Low-Latency LLM Inference on CPU: A Systems Engineering Study
Most conversations about running LLMs assume you have a GPU. But what if you don’t? What if your deployment target is a CPU-only laptop, an edge device, or a cost-constrained server?
This is the question behind LL_LLM — a systematic, profiling-driven study of LLM inference optimization in pure C++. No blind tricks. Every optimization is backed by measurement data.
You can find the full source and documentation on GitHub: ch09/Low_Latency_Inference_optimization_LLM-LL_LLM-.
What is an LLM? A Large Language Model is a neural network with billions of parameters, trained on massive text datasets to predict the next word in a sequence. Models like LLaMA, GPT, and Mistral learn statistical patterns of language during training. At runtime, they generate text one token at a time by repeatedly predicting “given everything so far, what comes next?” The “large” part matters: a 7-billion-parameter model stores 7 billion floating-point numbers as weights — that is ~14 GB in FP16, and it all needs to fit in memory just to run.
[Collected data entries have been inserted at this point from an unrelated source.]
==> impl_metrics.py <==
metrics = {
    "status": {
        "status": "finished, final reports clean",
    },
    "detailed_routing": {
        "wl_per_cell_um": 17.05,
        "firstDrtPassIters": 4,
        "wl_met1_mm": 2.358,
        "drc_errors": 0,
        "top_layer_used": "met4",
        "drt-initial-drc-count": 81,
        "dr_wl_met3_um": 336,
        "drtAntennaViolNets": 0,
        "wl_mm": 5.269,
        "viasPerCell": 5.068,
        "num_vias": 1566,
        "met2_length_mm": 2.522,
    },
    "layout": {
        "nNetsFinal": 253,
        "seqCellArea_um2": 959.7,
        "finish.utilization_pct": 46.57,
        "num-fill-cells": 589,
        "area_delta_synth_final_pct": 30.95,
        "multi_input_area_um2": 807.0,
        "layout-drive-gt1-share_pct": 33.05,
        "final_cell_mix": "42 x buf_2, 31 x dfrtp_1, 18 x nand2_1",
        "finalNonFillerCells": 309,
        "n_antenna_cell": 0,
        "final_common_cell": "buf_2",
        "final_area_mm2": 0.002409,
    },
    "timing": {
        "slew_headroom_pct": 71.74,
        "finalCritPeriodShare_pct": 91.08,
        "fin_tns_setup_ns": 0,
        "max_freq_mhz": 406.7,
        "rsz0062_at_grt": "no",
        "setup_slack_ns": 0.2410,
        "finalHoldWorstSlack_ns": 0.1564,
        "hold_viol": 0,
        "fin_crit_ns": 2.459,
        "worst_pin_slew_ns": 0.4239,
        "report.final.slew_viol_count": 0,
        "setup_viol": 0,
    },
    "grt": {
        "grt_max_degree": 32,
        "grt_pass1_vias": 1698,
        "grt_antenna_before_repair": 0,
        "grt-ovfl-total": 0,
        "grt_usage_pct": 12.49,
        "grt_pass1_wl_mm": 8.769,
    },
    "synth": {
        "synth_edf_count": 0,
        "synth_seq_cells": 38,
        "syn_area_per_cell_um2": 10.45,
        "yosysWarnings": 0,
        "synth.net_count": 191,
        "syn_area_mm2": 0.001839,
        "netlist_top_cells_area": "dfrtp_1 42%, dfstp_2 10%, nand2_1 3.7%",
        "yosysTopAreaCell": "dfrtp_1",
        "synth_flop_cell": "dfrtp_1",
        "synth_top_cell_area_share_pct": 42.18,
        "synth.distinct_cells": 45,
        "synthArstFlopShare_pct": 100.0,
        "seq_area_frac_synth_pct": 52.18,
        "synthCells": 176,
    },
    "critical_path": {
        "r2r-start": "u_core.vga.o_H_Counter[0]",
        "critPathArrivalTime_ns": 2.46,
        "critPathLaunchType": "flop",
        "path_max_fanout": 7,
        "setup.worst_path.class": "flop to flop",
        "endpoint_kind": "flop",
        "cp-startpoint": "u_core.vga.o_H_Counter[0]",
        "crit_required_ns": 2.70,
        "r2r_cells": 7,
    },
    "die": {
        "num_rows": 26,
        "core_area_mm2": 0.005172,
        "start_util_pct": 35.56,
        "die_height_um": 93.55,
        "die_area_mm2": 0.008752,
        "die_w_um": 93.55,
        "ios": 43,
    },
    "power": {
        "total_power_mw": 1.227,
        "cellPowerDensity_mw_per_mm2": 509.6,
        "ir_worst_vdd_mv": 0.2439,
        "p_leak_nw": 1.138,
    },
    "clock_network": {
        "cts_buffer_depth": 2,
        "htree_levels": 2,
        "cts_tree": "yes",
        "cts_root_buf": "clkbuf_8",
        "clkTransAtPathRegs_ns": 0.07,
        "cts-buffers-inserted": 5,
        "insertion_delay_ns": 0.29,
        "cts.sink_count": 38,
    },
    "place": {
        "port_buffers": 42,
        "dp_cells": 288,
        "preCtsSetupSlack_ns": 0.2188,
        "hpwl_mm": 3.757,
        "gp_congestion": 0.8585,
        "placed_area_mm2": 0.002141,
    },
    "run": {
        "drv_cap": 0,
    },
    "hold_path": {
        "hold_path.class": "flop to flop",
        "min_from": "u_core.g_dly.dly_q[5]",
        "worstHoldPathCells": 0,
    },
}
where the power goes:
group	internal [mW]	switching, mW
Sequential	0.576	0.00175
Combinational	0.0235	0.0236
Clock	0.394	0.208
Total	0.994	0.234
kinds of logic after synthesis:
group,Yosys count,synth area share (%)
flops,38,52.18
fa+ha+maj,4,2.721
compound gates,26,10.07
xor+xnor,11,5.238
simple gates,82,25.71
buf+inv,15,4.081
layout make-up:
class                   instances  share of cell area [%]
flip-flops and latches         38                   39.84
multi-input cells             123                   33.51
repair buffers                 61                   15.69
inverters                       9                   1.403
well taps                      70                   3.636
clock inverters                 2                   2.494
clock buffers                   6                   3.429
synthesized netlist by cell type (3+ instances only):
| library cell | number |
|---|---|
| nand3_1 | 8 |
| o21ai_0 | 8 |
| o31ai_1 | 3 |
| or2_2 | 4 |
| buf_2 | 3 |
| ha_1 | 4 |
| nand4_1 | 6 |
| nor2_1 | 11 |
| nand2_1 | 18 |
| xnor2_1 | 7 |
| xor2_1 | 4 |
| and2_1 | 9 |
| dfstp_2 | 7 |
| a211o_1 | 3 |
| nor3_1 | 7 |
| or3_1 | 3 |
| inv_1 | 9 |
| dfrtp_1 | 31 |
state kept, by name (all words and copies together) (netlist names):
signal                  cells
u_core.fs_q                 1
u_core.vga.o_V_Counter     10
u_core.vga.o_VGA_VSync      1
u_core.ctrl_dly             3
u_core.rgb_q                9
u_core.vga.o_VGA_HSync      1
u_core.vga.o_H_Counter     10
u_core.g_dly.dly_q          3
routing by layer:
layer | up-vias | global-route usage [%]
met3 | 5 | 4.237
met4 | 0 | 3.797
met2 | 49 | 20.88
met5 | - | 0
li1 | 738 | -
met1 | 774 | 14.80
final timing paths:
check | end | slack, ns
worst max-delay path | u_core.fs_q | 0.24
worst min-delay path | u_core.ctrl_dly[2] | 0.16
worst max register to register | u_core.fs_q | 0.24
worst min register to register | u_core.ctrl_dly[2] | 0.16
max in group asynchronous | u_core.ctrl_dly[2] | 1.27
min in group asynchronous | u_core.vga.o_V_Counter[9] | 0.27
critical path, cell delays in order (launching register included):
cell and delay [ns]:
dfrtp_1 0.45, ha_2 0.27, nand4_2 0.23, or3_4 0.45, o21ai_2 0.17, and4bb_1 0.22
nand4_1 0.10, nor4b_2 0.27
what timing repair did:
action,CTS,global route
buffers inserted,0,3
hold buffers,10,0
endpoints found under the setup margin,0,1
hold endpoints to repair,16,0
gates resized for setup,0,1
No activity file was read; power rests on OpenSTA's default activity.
What is GGUF? GGUF (GPT-Generated Unified Format) is a binary file format designed for fast, efficient loading of quantized LLM weights. Created by the llama.cpp project, it stores model architecture metadata, tokenizer data, and tensor weights in a single file. Unlike older formats (GGML, PyTorch
.bin), GGUF supports memory-mapping (mmap), meaning the OS can load model weights directly from disk into RAM without copying — critical for fast cold starts on CPU. A file liketinyllama-1.1b-chat-v1.0.Q4_K_M.gguftells you: model name, parameter count (1.1B), variant (chat), and quantization level (Q4_K_M = 4-bit).
The Pipeline at a Glance
What is LLM Inference? Inference is the process of using a trained model to generate output — in this case, text. Unlike training (which adjusts billions of parameters over weeks on GPU clusters), inference is what happens every time you send a prompt to ChatGPT, Copilot, or any local model. It is the hot path. The runtime cost you pay per query. And on a CPU, every millisecond counts.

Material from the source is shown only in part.